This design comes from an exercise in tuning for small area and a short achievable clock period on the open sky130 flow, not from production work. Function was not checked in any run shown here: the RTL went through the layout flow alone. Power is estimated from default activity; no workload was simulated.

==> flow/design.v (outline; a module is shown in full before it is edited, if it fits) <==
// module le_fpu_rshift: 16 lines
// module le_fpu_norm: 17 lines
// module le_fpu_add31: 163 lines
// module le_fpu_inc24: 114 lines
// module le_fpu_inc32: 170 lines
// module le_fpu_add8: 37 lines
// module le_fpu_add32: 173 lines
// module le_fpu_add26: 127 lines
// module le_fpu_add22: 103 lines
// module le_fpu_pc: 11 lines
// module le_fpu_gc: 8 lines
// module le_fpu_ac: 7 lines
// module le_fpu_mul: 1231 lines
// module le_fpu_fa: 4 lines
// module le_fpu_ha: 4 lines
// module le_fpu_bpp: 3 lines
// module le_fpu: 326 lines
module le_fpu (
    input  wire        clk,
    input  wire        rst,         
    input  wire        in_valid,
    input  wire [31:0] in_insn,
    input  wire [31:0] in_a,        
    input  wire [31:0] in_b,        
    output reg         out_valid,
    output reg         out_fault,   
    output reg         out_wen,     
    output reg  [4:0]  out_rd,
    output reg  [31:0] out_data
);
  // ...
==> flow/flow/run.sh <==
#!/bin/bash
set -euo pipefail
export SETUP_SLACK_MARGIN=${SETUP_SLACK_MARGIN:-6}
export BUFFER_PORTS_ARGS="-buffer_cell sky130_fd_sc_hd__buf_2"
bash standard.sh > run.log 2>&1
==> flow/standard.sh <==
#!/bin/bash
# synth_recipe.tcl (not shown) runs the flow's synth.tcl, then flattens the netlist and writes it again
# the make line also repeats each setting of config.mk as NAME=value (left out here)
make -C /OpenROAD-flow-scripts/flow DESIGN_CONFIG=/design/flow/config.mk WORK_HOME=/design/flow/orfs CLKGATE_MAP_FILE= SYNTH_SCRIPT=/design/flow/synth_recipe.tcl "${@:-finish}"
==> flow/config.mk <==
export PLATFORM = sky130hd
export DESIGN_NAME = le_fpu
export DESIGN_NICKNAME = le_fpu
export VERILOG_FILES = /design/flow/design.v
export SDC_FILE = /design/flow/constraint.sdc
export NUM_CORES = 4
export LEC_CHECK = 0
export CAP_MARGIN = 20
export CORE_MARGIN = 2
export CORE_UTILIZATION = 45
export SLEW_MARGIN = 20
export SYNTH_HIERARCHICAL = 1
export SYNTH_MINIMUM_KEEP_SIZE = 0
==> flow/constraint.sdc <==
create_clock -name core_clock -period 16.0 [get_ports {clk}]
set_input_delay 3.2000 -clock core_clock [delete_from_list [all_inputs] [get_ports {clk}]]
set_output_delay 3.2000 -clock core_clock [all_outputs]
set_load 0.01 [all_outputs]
§
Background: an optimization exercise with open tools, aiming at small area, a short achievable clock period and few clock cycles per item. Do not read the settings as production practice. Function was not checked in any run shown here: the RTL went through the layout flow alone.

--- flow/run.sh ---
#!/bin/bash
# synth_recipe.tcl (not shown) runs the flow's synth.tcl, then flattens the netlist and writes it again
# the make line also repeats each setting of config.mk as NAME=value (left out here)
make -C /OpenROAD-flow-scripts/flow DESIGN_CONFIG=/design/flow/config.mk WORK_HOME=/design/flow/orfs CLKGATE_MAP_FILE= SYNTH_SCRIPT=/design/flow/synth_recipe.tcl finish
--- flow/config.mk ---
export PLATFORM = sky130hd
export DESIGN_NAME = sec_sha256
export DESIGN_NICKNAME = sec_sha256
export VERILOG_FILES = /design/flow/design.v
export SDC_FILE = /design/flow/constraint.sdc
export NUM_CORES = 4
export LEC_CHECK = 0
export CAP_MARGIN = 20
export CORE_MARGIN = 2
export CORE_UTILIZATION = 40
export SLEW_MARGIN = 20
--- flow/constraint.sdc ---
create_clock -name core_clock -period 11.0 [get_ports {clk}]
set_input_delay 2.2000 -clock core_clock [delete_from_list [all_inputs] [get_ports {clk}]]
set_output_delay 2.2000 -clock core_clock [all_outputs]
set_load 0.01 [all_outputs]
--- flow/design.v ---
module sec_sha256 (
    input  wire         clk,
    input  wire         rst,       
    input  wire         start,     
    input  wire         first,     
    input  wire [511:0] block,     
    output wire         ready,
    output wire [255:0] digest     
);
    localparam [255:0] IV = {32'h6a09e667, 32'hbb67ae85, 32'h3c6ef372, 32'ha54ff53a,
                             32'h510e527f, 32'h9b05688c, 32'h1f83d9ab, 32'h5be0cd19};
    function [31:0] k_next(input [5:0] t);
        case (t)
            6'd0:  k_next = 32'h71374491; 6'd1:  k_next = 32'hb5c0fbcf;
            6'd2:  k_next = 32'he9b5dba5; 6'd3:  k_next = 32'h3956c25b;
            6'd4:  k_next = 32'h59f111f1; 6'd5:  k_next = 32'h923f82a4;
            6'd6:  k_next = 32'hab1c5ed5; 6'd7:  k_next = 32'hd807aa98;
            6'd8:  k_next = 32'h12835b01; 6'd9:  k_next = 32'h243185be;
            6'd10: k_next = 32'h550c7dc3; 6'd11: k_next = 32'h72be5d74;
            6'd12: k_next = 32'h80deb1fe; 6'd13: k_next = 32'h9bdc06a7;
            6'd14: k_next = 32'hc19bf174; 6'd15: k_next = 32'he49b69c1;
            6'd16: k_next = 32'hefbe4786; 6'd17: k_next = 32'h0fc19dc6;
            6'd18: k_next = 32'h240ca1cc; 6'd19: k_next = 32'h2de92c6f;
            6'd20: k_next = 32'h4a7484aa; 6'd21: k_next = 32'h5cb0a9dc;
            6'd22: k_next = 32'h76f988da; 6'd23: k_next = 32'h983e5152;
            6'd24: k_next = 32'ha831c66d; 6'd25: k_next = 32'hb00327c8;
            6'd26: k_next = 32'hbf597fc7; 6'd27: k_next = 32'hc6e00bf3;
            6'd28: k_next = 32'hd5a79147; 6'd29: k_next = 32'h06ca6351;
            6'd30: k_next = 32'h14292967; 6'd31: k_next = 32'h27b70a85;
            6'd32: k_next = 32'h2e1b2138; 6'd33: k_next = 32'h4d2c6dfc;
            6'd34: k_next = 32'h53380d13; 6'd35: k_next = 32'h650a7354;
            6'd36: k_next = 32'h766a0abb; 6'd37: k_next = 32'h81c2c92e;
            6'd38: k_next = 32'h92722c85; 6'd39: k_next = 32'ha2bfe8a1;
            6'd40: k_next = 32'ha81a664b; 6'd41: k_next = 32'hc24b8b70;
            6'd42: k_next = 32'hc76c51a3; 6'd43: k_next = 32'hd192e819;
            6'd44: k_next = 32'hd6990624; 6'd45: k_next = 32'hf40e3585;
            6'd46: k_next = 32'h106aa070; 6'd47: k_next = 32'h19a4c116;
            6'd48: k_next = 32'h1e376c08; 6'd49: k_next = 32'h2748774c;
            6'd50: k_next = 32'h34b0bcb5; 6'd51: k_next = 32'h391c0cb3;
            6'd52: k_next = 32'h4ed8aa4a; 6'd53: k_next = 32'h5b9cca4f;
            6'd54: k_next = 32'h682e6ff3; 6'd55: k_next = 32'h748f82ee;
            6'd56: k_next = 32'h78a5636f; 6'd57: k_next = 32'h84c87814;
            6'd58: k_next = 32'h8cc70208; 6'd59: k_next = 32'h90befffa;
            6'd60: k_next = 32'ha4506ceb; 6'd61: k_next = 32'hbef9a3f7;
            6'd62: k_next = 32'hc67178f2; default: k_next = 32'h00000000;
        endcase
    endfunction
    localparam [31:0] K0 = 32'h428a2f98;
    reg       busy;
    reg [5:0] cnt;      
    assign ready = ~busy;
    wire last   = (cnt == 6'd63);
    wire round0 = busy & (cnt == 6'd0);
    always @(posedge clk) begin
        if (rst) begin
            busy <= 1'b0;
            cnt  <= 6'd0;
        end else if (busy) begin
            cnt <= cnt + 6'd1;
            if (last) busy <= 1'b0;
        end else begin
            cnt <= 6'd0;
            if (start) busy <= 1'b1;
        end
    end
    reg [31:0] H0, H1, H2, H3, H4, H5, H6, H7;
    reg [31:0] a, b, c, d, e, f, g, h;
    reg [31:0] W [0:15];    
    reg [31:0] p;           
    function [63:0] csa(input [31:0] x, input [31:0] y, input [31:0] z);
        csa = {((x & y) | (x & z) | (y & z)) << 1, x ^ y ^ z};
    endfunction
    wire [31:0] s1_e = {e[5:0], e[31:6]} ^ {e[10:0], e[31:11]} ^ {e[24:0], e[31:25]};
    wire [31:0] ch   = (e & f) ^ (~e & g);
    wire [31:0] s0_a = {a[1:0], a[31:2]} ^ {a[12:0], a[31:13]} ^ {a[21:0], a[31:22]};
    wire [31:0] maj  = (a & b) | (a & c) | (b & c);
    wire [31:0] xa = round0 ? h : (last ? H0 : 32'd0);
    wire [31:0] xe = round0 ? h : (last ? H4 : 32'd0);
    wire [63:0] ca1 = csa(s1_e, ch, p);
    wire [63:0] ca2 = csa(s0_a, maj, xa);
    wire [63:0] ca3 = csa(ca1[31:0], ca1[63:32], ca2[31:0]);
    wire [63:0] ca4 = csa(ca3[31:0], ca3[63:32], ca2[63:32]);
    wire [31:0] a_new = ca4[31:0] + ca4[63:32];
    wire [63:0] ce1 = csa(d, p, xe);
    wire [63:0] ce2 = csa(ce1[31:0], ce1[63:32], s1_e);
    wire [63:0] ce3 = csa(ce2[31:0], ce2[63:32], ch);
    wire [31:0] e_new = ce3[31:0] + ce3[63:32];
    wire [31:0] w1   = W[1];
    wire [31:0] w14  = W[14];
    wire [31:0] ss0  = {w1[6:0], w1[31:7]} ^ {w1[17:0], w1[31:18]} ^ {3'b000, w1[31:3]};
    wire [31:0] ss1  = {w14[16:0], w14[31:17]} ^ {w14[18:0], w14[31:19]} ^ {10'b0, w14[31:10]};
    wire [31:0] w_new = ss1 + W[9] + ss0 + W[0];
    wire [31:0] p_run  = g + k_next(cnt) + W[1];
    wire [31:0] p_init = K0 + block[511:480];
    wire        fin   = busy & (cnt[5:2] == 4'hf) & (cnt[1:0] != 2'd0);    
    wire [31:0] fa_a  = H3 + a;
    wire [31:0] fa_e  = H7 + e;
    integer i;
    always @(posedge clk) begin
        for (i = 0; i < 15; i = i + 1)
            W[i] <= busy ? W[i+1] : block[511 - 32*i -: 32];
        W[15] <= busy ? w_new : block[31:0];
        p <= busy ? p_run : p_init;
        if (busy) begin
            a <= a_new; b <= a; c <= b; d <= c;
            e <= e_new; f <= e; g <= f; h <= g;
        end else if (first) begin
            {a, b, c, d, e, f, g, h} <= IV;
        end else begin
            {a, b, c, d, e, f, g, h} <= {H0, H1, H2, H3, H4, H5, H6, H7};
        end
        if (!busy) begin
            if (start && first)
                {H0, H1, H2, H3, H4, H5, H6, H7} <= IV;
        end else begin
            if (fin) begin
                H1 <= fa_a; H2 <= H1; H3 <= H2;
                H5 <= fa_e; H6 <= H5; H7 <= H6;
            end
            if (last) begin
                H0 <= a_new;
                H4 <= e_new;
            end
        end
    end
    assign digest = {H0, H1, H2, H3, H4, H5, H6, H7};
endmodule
§
Exercise requirements -> Copy whichever lines of the records above contain the word "orfs".

Exercise result ->
make -C /OpenROAD-flow-scripts/flow DESIGN_CONFIG=/design/flow/config.mk WORK_HOME=/design/flow/orfs CLKGATE_MAP_FILE= SYNTH_SCRIPT=/design/flow/synth_recipe.tcl "${@:-finish}"
make -C /OpenROAD-flow-scripts/flow DESIGN_CONFIG=/design/flow/config.mk WORK_HOME=/design/flow/orfs CLKGATE_MAP_FILE= SYNTH_SCRIPT=/design/flow/synth_recipe.tcl finish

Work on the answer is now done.